Overnight Finance: Rough day for the NYSE
TOMORROW STARTS TONIGHT: STOCK EXCHANGE GLITCH LAUNCHES NEW CYBER CONCERNS. David McCabe for The Hill: “The New York Stock Exchange temporarily suspended trading on all securities for more than three and a half hours on Wednesday because of technical problems. Trading was suspended at about 11:32 a.m. on Wednesday, and the New York Stock Exchange didn’t reopen until 3:10 p.m. — 50 minutes before the close. Stocks continued to be sold on other markets during the shutdown, and the New York Stock Exchange’s electronic exchange continued to operate. The suspension triggered fears of a cyberattack, but officials with the exchange said it was due to technical problems.”
Two points…
1.) This will cause new regulatory concerns. The former chairman of the New York Stock Exchange (NYSE) called on Securities and Exchange Commission (SEC) officials Wednesday to address protocol for other markets when one market suspends trading. Richard Grasso, who led the NYSE between 1995 and 2003, raised concerns that other markets such as NASDAQ would be able to take advantage after NYSE officials temporarily halted trading. http://bit.ly/1HgrkiN
{mosads}2.) NYSE officials are getting mixed reviews at best for their handling of the glitch. Former New York City Mayor Rudy Giuliani slammed New York Stock Exchange (NYSE) officials for their “atrocious” handling of a temporary shutdown of trading on Wednesday. “The biggest problem here is they’re not explaining it. … The crisis management here is atrocious,” Giuliani said on Fox Business Network’s “Cavuto: Coast to Coast.” He said NYSE officials “haven’t thought out basic crisis management.” http://bit.ly/1J53R2e
THIS IS OVERNIGHT FINANCE, and it’s already Wednesday. Tweet: @kevcirilli; email: kcirilli@digital-release.thehill.com; and subscribe: http://digital-release.thehill.com/signup/48
FACT-CHECKING HILLARY CLINTON’S CNN INTERVIEW, via WSJ: http://on.wsj.com/1D1pyOG
HIGHWAY DRAMA, via Bernie Becker: “Senate Majority Leader Mitch McConnell threw cold water Wednesday on a bipartisan plan to use revenue from tax reform to repair the nation’s crumbling roads and bridges, even as Republicans grope for a way to keep highway projects running this summer.
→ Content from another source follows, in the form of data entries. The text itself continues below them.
Background: an optimization exercise with open tools, aiming at small area, a short achievable clock period and few clock cycles per item. Do not read the settings as production practice. RTL that was checked went through simulation tests only; none was proved equivalent to the original.

==> 02-10: inputs <==
==> flow/design.v (excerpt) <==
module elrek_tx (
    input  wire         clk,
    input  wire         rst,
    input  wire [30:0]  seed,
    input  wire         st_valid,
    output wire         st_ready,
    input  wire [3:0]   st_type,
    input  wire [3:0]   st_seq,
    input  wire [511:0] st_payload,
    output reg          tx_valid,
    output reg  [31:0]  tx_data
);
Settings: LEC_CHECK=0, CAP_MARGIN=20, CORE_MARGIN=2, CORE_UTILIZATION=55, CTS_BUF_LIST=sky130_fd_sc_hd__clkbuf_8, CTS_CLUSTER_SIZE=30, SLEW_MARGIN=20, SYNTH_HIERARCHICAL=1; clock period 80.0 ns.
standard.sh (not shown) runs the stock make flow with config.mk's settings and CLKGATE_MAP_FILE= SYNTH_SCRIPT=/design/flow/synth_recipe.tcl, a recipe that flattens the netlist after the stock synthesis.
==> flow/flow/run.sh <==
#!/bin/bash
# The standard layout (standard.sh), with these ORFS settings changed:
#  - ABC_LOAD_IN_FF=1: ABC sizes the small one-gate modules of the datapath
#    for a light load instead of upsizing them;
#  - port buffers use the smallest buffer cell (buf_1) rather than the delay
#    cell that buffer_ports picks by default;
#  - clock tree: clkbuf_16 buffers, sinks clustered in groups of up to 24
#    within 120 um, no dummy loads.
# Each ORFS step keeps its own log under orfs/logs; make's output goes to
# standard.log.
set -euo pipefail
bash standard.sh ABC_LOAD_IN_FF=1 SETUP_SLACK_MARGIN=63.6 SKIP_GATE_CLONING=1 MATCH_CELL_FOOTPRINT=0 \
    "BUFFER_PORTS_ARGS=-buffer_cell sky130_fd_sc_hd__buf_1" \
    "CTS_ARGS=-sink_clustering_enable -repair_clock_nets -sink_clustering_size 24 -sink_clustering_max_diameter 120 -buf_list sky130_fd_sc_hd__clkbuf_16 -dont_use_dummy_load" \
    finish > standard.log 2>&1
==> 01-21 (differences from 02-10) <==
--- a/flow/flow/run.sh
+++ b/flow/flow/run.sh
@@ -7,3 +7,5 @@
 #  - clock tree: clkbuf_16 buffers, sinks clustered in groups of up to 24
-#    within 120 um, no dummy loads.
+#    within 120 um, no dummy loads;
+#  - repair_timing aims at a setup slack of 63.3 ns (the clock is 80 ns, the
+#    I/O delays 16 ns each), without cloning gates.
 # Each ORFS step keeps its own log under orfs/logs; make's output goes to
@@ -11,3 +13,3 @@
 set -euo pipefail
-bash standard.sh ABC_LOAD_IN_FF=1 SETUP_SLACK_MARGIN=63.6 SKIP_GATE_CLONING=1 MATCH_CELL_FOOTPRINT=0 \
+bash standard.sh ABC_LOAD_IN_FF=1 SETUP_SLACK_MARGIN=63.3 SKIP_GATE_CLONING=1 \
     "BUFFER_PORTS_ARGS=-buffer_cell sky130_fd_sc_hd__buf_1" \
CTS_BUF_LIST = not set   (was sky130_fd_sc_hd__clkbuf_8)
CTS_CLUSTER_SIZE = not set   (was 30)
==> 09-05 (differences from 02-10) <==
--- a/flow/flow/run.sh
+++ b/flow/flow/run.sh
@@ -7,3 +7,5 @@
 #  - clock tree: clkbuf_16 buffers, sinks clustered in groups of up to 24
-#    within 120 um, no dummy loads.
+#    within 120 um, no dummy loads;
+#  - repair_timing aims at a setup slack of 63.3 ns (the clock is 80 ns, the
+#    I/O delays 16 ns each), without cloning gates.
 # Each ORFS step keeps its own log under orfs/logs; make's output goes to
@@ -11,3 +13,3 @@
 set -euo pipefail
-bash standard.sh ABC_LOAD_IN_FF=1 SETUP_SLACK_MARGIN=63.6 SKIP_GATE_CLONING=1 MATCH_CELL_FOOTPRINT=0 \
+bash standard.sh ABC_LOAD_IN_FF=1 SETUP_SLACK_MARGIN=63.3 SKIP_GATE_CLONING=1 \
     "BUFFER_PORTS_ARGS=-buffer_cell sky130_fd_sc_hd__buf_1" \
CORE_UTILIZATION = 70   (was 55)
CTS_BUF_LIST = not set   (was sky130_fd_sc_hd__clkbuf_8)
CTS_CLUSTER_SIZE = not set   (was 30)
==> 07-20 (differences from 02-10) <==
--- a/flow/flow/run.sh
+++ b/flow/flow/run.sh
@@ -11,3 +11,3 @@
 set -euo pipefail
-bash standard.sh ABC_LOAD_IN_FF=1 SETUP_SLACK_MARGIN=63.6 SKIP_GATE_CLONING=1 MATCH_CELL_FOOTPRINT=0 \
+bash standard.sh ABC_LOAD_IN_FF=1 SETUP_SLACK_MARGIN=63.3 SKIP_GATE_CLONING=1 MATCH_CELL_FOOTPRINT=0 \
     "BUFFER_PORTS_ARGS=-buffer_cell sky130_fd_sc_hd__buf_1" \
==> summary of the runs <==
Core utilization: 02-10 is higher than 07-20 (0.11 points). In 01-21 the cell area is smaller than in 02-10, by about 0.33%. 09-05 went through all stages and came out clean. 07-20 ran to the end with no violations. 01-21 passed the timing, design-rule and antenna checks. 02-10 completed with no timing, DRC or antenna violations. Register-to-register slack is about the same in 07-20 and 02-10. Global-route usage, lowest first: 01-21, 07-20, 02-10, 09-05. Area after synthesis is the same in 09-05 and 01-21. In critical path depth, 07-20 and 01-21 do not differ.
==> figures <==
Result of the run: 02-10 complete, no violations; 09-05 complete, no violations; 07-20 complete, no violations; 01-21 complete, no violations
Wire length of the first global-routing pass: 02-10 183000 microns; 09-05 181000 microns; 07-20 182000 microns; 01-21 182000 microns
Area of combinational cells with multiple inputs: 02-10 17400 sq um; 09-05 17400 sq um; 07-20 17400 sq um; 01-21 17400 sq um
Area growth, synth to finish: 02-10 13.1%; 09-05 12.1%; 07-20 12.9%; 01-21 12.7%
Area of all sequential standard cells: 02-10 19400 sq um; 09-05 19400 sq um; 07-20 19400 sq um; 01-21 19400 sq um
Met2 layer usage reported by global route: 02-10 59.6%; 09-05 71.5%; 07-20 58.7%; 01-21 58.2%
Post-DP HPWL: 02-10 101000 microns; 09-05 96500 microns; 07-20 99600 microns; 01-21 100000 microns
Post-route clock skew: 02-10 42.7 ps; 09-05 78.2 ps; 07-20 46.4 ps; 01-21 90.2 ps
Beginning of the critical path: 02-10 ready_o; 09-05 tx_data[2]; 07-20 tx_data[5]; 01-21 tx_data[1]
Delay of the slowest critical-path stage: 02-10 340 ps; 09-05 330 ps; 07-20 330 ps; 01-21 320 ps
Launching point of the worst reg2reg path: 02-10 P[411]; 09-05 tq[5]; 07-20 tq[6]; 01-21 tq[6]
Die Width: 02-10 262 microns; 09-05 233 microns; 07-20 262 microns; 01-21 262 microns
Multi-input logic portion of the cell area: 02-10 41.9%; 09-05 42.2%; 07-20 42.0%; 01-21 42.0%
Testbench counts of 02-10, summed over its fixed seeds: cycles 52,836, items 3,200.
Testbench counts of 01-21, summed over its fixed seeds: cycles 52,836, items 3,200.
Testbench counts of 09-05, summed over its fixed seeds: cycles 52,836, items 3,200.
Testbench counts of 07-20, summed over its fixed seeds: cycles 52,836, items 3,200.

==> inputs of 06-12 <==
elrek_tx, a different RTL version from the one above (not shown whole).
Settings: LEC_CHECK=0, CAP_MARGIN=20, CORE_MARGIN=2, CORE_UTILIZATION=40, SLEW_MARGIN=20; clock period 80.0 ns.
==> flow/flow/run.sh <==
#!/bin/bash
set -euo pipefail
export BUFFER_PORTS_ARGS="-buffer_cell sky130_fd_sc_hd__buf_1"
bash standard.sh > standard.log 2>&1
==> 08-13 (differences from 06-12) <==
- CORE_UTILIZATION: 40 -> 55
- CTS_BUF_LIST: default -> sky130_fd_sc_hd__clkbuf_8
- CTS_CLUSTER_SIZE: default -> 30
==> flow_metrics.py <==
metrics = {
    "placed_design": {
        "placed_cells": 5098,
    },
    "floorplanning": {
        "die_h_um": 321,
    },
    "outcome": {
        "status": "no timing/DRC/antenna violations",
    },
    "finish": {
        "drive_gt1_frac": 0.0978,
    },
    "drt": {
        "wl_met1_um": 60900,
    },
}
[end of results for 06-12]
==> flow_metrics.py <==
metrics = {
    "finish": {
        "drive_gt1_frac": 0.100,
    },
    "floorplanning": {
        "die_h_um": 274,
    },
    "outcome": {
        "status": "no timing/DRC/antenna violations",
    },
    "placed_design": {
        "placed_cells": 4755,
    },
    "drt": {
        "wl_met1_um": 54400,
    },
}
[end of results for 08-13]
Function was not checked in any run of this note: the RTL went through the layout flow alone.

==> job 721 <==
elrek_tx, a different RTL version from the one above (not shown whole).
Settings: LEC_CHECK=0, CAP_MARGIN=20, CORE_MARGIN=2, CORE_UTILIZATION=55, SLEW_MARGIN=20, SYNTH_HIERARCHICAL=1; clock period 80.0 ns.
==> flow/flow/run.sh <==
#!/bin/bash
# The standard layout (standard.sh), with these ORFS settings changed:
#  - ABC_LOAD_IN_FF=1: ABC sizes the small one-gate modules of the datapath
#    for a light load instead of upsizing them;
#  - port buffers use the smallest buffer cell (buf_1) rather than the delay
#    cell that buffer_ports picks by default;
#  - clock tree: clkbuf_16 buffers, sinks clustered in groups of up to 24
#    within 120 um, no dummy loads;
#  - repair_timing aims at a setup slack of 63.3 ns (the clock is 80 ns, the
#    I/O delays 16 ns each), without cloning gates.
# Each ORFS step keeps its own log under orfs/logs; make's output goes to
# standard.log.
set -euo pipefail
bash standard.sh ABC_LOAD_IN_FF=1 SETUP_SLACK_MARGIN=63.3 SKIP_GATE_CLONING=1 \
    "BUFFER_PORTS_ARGS=-buffer_cell sky130_fd_sc_hd__buf_1" \
    "CTS_ARGS=-sink_clustering_enable -repair_clock_nets -sink_clustering_size 24 -sink_clustering_max_diameter 120 -buf_list sky130_fd_sc_hd__clkbuf_16 -dont_use_dummy_load" \
    finish > standard.log 2>&1
==> inputs of job 6792, as changes to job 721 <==
GPL_TIMING_DRIVEN = 0   (was unset)
==> qor summary <==
metric                                                                           job 721       job 6792
Total half-perimeter wirelength after legalization and detailed placement      101700 um      106600 um
Crit Reg-Reg Startpoint                                                           P[243]          tq[7]
Outcome                                                 no timing/DRC/antenna violations  no timing/DRC/antenna violations
Clock network share of area                                                       2.054%         2.010%
Cell Count Post-Placement                                                           4039           4089
Setup WS pre-CTS                                                                62.34 ns       62.85 ns
Non-Clock Buffer Count                                                               625            674
Number of vias in the routed layout                                                26390          26380
Rel. slew slack                                                                   31.79%         34.14%
Met1 Use GR                                                                       49.70%         50.12%
Total routing resource utilization after global routing                           37.24%         37.08%
Met2 WL post-DR                                                                 60540 um       61230 um
Wire length of the first global-routing pass                                   184600 um      184100 um
Weighted congestion reported at the end of routability-driven placement            1.008         0.9814
Post-CTS Resized                                                                      45             40
Testbench counts of job 721, summed over its fixed seeds: cycles 52,836, items 3,200.
Testbench counts of job 6792, summed over its fixed seeds: cycles 52,836, items 3,200.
“McConnell (R-Ky.) signaled plans to take up consideration of a highway funding bill as early as next week, less than three weeks before a looming July 31 deadline. But while McConnell offered few details on what Republicans would offer, he expressed deep skepticism that a new tax reform framework put forth by Sens. Rob Portman (R-Ohio) and Charles Schumer (D-N.Y.) holds the solution.” http://bit.ly/1Cq6Khg
FINED: J.P. MORGAN, via Vicki Needham: “J.P. Morgan Chase will pay $136 million to settle a joint state-federal investigation over its shoddy credit card debt-collection practices.” http://bit.ly/1CpEqLL
FED MINUTES: ‘CAUTIOUS’ FED WORRIES OVER GREECE, via CNBC: “Federal Reserve officials struck a notably dovish tone in their most recent discussions about monetary policy, while at the same time setting the groundwork for future rate hikes. Minutes released Wednesday from the June Fed Open Market Committee meeting reveal the thinking behind yet another delay in normalizing policy. Members agreed the economy was getting better yet felt unready to exit a policy of zero interest rates that began in late 2008.” http://cnb.cx/1MfWmII
EX-IM WATCH: OVERNIGHT CONVERSATION: JIM JORDAN. I caught up with the chairman of the House Freedom Caucus and here’s his take on the bank: “Congress must step up and take advantage of this unique opportunity to fix a key part of our national infrastructure in a fiscally responsible way, without gimmicks or accounting tricks. We must make sure the highway bill stays focused on funding construction and upkeep of roads and bridges in a way that doesn’t put us further into debt, and that the bill is not used as a vehicle to resurrect the Export-Import Bank. The two have nothing to do with each other. One is about the future, and the other is about the past. Attaching an Ex-Im Bank reauthorization to highway funding would poison the legislation.”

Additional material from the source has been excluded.